From the listing below, count the lines that contain the string "default", then state only that number.
··· EXERCISE DATA ···
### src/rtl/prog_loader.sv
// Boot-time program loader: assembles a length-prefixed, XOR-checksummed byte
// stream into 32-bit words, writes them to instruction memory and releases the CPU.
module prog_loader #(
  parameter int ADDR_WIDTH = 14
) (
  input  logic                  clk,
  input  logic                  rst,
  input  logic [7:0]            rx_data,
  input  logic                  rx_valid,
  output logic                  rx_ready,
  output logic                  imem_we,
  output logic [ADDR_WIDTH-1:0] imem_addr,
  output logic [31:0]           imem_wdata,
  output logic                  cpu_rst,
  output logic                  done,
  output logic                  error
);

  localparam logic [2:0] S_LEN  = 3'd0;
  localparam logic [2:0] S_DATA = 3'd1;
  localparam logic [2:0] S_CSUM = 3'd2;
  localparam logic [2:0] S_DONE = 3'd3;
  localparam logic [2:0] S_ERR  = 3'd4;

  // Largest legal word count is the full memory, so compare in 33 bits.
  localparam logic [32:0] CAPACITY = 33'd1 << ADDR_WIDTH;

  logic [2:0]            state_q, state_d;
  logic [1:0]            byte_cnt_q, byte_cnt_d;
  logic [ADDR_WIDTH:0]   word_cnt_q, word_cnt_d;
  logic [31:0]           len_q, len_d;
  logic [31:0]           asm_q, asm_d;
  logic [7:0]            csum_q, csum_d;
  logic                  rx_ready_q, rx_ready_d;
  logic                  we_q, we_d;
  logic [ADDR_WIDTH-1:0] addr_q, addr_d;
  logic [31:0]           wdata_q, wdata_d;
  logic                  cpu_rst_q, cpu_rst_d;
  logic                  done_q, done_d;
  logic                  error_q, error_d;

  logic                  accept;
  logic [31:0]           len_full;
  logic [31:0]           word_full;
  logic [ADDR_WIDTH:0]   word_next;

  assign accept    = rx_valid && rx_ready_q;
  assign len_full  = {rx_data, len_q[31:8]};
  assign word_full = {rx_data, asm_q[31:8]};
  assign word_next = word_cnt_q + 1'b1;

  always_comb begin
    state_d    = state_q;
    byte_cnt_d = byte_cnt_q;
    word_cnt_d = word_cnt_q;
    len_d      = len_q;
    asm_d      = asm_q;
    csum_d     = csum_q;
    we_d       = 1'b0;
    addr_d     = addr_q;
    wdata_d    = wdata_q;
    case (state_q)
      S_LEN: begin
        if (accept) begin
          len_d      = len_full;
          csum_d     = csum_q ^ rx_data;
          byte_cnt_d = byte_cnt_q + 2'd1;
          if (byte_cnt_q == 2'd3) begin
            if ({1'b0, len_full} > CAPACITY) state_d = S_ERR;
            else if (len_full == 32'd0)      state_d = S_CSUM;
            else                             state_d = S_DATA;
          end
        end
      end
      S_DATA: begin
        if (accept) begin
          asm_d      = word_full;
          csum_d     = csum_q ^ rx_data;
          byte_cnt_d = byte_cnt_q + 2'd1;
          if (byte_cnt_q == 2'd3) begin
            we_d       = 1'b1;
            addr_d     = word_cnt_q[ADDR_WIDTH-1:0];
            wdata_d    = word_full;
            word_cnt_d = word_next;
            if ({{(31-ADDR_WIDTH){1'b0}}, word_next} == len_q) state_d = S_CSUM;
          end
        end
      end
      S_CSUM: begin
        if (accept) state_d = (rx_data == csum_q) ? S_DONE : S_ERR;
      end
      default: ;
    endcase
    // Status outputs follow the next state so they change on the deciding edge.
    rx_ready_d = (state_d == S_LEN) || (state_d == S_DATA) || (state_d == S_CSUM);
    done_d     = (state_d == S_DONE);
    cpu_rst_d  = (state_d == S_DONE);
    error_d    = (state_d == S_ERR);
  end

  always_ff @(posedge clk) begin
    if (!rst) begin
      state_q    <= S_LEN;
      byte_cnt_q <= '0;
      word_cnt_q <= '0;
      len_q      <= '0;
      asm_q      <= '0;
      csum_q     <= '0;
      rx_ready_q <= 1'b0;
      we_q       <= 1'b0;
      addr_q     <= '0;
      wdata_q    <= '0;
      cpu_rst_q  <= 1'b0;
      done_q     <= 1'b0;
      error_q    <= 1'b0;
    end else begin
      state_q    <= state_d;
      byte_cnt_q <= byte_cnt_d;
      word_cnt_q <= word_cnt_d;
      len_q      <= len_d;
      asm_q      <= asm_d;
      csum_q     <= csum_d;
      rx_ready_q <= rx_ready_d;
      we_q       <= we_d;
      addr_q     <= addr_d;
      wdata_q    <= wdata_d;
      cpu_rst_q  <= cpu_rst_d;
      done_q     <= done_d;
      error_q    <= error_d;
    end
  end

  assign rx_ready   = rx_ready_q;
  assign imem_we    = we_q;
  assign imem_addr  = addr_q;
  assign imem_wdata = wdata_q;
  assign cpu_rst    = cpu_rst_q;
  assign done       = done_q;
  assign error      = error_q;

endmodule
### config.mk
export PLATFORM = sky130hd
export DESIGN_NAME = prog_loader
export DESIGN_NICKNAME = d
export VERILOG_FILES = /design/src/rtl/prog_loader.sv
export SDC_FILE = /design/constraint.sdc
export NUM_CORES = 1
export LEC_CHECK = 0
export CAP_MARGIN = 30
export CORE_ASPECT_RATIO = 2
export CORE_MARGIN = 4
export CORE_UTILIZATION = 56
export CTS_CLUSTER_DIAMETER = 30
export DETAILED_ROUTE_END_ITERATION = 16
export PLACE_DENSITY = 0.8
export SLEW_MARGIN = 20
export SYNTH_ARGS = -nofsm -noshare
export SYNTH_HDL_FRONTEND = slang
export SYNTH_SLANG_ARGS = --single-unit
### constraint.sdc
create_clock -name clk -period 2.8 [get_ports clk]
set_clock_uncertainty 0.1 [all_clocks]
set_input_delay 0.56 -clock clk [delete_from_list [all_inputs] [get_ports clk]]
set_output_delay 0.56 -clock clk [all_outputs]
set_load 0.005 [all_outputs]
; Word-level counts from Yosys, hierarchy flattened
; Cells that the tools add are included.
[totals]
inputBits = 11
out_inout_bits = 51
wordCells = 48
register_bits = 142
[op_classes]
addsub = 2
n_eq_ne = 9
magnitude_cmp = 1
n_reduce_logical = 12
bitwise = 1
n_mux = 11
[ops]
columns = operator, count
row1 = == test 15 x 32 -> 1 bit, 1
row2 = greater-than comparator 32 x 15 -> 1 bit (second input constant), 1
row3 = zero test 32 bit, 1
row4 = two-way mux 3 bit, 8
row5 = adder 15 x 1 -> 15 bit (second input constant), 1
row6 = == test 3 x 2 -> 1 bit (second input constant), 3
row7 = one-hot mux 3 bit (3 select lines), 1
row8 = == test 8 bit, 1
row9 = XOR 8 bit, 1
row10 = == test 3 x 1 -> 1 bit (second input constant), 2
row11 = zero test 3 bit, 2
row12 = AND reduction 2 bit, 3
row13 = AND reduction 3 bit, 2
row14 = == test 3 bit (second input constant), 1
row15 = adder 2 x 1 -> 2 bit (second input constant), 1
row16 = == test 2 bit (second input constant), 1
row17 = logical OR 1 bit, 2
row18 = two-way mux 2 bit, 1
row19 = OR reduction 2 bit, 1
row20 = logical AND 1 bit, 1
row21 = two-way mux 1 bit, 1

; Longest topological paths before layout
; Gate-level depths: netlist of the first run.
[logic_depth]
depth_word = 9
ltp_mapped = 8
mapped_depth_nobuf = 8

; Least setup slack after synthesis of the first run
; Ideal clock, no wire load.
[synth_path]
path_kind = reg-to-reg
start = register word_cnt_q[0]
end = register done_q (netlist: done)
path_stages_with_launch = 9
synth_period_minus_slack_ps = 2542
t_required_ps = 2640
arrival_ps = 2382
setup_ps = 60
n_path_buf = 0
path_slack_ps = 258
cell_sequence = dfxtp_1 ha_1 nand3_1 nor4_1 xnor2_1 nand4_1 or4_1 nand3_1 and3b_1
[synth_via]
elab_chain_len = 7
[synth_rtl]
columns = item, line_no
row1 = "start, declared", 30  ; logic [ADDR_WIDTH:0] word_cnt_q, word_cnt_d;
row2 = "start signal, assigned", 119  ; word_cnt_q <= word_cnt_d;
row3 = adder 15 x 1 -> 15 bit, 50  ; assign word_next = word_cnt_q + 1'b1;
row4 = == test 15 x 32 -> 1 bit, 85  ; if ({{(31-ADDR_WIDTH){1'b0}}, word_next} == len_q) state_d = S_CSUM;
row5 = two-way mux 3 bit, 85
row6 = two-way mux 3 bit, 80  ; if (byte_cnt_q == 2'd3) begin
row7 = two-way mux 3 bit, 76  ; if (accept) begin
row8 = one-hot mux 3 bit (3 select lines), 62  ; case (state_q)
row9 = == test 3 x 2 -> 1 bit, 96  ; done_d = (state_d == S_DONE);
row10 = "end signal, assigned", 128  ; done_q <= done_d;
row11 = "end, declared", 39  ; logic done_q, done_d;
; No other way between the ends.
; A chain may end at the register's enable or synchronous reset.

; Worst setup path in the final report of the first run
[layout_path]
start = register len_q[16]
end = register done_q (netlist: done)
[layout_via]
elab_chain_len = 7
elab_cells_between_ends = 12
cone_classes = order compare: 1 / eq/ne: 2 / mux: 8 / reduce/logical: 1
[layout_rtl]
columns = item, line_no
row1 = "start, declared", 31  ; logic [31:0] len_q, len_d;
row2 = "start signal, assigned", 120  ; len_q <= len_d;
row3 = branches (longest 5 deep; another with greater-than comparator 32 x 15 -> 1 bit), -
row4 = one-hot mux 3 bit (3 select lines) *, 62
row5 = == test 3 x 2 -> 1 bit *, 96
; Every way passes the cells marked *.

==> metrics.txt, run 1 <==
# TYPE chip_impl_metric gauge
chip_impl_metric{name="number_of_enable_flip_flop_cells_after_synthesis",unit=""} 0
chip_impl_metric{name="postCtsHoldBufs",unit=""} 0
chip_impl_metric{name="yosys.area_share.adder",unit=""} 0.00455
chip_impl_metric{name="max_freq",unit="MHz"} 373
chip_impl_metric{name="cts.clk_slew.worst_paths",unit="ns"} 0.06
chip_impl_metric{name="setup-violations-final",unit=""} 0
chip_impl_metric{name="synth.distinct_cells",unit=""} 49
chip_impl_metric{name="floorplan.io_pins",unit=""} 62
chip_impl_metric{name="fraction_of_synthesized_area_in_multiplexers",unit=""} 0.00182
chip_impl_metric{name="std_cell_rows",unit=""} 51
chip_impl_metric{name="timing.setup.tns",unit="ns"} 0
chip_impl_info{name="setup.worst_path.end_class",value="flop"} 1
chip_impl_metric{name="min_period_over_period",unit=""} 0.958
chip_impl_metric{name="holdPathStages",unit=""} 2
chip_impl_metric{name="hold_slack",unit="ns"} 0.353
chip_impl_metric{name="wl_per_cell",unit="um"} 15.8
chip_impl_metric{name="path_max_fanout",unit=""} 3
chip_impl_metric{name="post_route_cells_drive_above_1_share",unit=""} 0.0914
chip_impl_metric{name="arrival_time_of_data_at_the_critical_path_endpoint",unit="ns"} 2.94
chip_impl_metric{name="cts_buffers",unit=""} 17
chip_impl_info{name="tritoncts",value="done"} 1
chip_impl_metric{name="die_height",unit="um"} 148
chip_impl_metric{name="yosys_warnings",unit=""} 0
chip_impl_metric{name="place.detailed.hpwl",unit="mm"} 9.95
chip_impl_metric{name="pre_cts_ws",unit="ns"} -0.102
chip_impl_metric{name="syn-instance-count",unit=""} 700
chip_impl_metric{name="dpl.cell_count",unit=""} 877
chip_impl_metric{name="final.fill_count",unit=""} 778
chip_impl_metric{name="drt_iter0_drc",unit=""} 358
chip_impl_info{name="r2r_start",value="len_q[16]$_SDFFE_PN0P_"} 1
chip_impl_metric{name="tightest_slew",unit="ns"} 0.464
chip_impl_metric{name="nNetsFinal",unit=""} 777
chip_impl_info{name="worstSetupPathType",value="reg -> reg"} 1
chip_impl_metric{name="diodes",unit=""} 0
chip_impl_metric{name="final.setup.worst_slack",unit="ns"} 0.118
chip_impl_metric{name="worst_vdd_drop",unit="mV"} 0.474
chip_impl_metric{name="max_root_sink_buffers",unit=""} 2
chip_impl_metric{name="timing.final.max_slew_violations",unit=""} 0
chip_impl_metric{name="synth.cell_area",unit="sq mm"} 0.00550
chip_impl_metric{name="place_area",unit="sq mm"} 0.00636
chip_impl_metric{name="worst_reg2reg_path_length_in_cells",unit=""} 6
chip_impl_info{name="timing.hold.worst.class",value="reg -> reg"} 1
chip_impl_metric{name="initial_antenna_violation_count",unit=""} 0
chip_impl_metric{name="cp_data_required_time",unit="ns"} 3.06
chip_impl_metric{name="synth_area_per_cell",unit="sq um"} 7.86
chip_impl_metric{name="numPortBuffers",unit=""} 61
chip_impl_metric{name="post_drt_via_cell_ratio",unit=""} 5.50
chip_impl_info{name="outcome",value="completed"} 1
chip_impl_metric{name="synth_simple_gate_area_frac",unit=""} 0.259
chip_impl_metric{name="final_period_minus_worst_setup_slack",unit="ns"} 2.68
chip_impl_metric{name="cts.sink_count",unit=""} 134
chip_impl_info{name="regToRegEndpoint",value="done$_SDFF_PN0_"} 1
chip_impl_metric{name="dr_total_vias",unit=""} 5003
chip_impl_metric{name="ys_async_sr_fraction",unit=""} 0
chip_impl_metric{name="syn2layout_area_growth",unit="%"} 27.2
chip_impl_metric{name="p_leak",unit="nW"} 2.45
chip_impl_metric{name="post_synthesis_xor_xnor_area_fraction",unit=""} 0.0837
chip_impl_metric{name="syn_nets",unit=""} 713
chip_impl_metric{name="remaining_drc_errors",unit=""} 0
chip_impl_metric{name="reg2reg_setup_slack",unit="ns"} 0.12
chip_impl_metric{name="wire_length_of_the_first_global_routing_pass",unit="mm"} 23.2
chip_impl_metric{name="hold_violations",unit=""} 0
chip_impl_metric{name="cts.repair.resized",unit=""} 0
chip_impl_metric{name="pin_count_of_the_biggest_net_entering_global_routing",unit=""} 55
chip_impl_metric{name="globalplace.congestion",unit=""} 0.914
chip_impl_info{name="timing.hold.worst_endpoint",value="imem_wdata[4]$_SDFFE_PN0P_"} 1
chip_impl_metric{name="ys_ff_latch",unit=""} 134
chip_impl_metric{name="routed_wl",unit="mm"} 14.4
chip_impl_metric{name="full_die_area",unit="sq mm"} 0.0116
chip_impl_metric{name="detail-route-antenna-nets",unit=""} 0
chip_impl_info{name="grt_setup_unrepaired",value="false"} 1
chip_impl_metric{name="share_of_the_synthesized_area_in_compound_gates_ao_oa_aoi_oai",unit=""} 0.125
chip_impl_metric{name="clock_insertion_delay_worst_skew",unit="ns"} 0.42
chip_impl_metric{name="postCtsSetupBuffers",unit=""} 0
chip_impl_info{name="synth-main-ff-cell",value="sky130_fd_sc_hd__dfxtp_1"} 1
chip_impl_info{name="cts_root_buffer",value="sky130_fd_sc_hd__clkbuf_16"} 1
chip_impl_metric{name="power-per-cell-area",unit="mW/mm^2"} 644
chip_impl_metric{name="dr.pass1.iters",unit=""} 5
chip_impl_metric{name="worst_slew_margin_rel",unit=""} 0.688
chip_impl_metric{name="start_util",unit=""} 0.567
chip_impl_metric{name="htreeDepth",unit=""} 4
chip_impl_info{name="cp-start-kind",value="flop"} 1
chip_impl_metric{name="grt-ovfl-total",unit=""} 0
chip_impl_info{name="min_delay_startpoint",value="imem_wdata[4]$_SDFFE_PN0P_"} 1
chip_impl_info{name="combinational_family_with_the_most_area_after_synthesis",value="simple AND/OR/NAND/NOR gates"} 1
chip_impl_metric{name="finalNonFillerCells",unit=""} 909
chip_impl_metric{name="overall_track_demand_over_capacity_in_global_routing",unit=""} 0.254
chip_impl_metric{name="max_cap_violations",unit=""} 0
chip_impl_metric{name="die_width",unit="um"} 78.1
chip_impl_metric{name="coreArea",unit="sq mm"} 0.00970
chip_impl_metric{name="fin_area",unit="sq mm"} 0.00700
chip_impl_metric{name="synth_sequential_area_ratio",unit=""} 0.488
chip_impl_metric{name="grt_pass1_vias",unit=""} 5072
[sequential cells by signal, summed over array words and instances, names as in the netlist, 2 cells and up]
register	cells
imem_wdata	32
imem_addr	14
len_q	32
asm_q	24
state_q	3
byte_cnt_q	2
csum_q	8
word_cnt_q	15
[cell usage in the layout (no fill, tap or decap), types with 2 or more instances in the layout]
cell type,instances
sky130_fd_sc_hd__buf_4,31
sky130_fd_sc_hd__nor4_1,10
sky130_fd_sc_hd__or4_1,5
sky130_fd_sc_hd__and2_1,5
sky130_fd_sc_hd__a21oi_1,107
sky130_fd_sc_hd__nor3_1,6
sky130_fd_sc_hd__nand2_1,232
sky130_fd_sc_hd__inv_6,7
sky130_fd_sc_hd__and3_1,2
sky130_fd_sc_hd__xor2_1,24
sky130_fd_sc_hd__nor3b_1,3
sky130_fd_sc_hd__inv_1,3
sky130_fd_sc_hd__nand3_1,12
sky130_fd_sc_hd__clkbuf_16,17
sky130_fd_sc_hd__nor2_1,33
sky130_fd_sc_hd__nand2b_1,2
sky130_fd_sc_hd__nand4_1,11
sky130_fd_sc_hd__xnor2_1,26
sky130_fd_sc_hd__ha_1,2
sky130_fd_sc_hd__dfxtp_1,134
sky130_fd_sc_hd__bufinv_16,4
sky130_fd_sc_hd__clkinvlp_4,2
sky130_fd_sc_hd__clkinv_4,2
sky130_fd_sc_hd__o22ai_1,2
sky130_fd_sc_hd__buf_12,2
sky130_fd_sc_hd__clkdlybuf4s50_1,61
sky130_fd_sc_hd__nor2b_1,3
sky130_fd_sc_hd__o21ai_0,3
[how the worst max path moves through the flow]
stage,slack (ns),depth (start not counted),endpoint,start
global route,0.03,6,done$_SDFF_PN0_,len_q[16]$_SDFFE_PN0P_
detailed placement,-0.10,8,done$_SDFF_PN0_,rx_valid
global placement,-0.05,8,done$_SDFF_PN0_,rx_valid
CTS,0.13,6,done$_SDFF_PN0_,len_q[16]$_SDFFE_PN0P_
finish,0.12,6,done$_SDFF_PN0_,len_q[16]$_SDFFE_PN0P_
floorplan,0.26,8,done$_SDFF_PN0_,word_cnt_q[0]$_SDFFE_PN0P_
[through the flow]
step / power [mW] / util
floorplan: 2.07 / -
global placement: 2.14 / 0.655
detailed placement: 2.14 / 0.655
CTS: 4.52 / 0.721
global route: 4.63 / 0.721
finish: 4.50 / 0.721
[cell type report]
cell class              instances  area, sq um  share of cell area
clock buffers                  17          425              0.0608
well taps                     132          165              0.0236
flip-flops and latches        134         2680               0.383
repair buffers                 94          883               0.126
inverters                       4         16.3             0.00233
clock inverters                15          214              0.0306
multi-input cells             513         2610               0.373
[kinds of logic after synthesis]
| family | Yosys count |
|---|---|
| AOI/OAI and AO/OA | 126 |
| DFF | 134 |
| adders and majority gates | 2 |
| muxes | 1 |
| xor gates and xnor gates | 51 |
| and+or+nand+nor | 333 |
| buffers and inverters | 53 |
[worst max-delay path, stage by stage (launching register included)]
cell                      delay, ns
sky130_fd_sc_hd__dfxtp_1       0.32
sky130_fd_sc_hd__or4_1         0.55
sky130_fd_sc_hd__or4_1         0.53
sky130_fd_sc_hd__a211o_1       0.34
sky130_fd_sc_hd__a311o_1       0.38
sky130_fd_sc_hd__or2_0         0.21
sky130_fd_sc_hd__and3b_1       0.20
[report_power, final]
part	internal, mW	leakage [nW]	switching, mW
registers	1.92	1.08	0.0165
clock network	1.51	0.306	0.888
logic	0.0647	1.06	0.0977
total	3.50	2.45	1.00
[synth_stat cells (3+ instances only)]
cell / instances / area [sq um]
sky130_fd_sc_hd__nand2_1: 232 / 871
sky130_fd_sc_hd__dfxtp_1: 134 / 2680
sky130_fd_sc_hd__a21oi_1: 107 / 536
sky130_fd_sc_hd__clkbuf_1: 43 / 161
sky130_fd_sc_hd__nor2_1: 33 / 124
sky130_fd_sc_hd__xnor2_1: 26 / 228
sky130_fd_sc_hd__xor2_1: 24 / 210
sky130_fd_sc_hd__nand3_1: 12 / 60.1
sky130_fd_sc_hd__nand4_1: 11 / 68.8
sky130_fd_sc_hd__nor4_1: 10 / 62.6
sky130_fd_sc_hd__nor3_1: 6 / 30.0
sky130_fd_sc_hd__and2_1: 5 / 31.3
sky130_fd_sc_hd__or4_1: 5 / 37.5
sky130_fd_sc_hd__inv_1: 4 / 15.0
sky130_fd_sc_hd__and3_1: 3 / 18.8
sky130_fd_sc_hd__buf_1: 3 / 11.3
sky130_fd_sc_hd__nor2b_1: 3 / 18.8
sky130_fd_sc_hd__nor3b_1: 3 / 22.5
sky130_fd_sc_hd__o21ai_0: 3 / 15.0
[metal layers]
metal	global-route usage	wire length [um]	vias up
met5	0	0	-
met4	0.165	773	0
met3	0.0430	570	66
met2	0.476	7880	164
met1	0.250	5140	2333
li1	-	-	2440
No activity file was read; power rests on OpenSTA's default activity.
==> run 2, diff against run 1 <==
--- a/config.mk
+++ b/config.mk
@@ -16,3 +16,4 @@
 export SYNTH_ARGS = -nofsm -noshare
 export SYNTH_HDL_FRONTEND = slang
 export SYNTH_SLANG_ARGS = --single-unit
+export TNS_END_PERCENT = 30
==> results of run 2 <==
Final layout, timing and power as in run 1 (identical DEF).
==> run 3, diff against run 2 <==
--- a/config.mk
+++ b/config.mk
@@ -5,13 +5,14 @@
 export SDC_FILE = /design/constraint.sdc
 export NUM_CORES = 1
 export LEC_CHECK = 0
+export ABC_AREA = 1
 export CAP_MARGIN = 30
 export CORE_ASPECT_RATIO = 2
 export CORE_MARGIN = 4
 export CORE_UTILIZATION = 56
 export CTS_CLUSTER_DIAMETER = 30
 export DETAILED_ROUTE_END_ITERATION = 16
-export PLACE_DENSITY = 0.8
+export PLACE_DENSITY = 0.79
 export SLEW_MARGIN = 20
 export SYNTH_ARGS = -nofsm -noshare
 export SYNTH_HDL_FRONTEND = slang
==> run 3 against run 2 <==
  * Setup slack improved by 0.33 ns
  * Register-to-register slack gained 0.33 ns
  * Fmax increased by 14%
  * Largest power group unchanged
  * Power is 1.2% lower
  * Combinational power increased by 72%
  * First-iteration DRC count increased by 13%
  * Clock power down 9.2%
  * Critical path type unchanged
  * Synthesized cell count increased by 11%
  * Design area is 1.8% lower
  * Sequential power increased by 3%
···
** SOLUTION BELOW **
2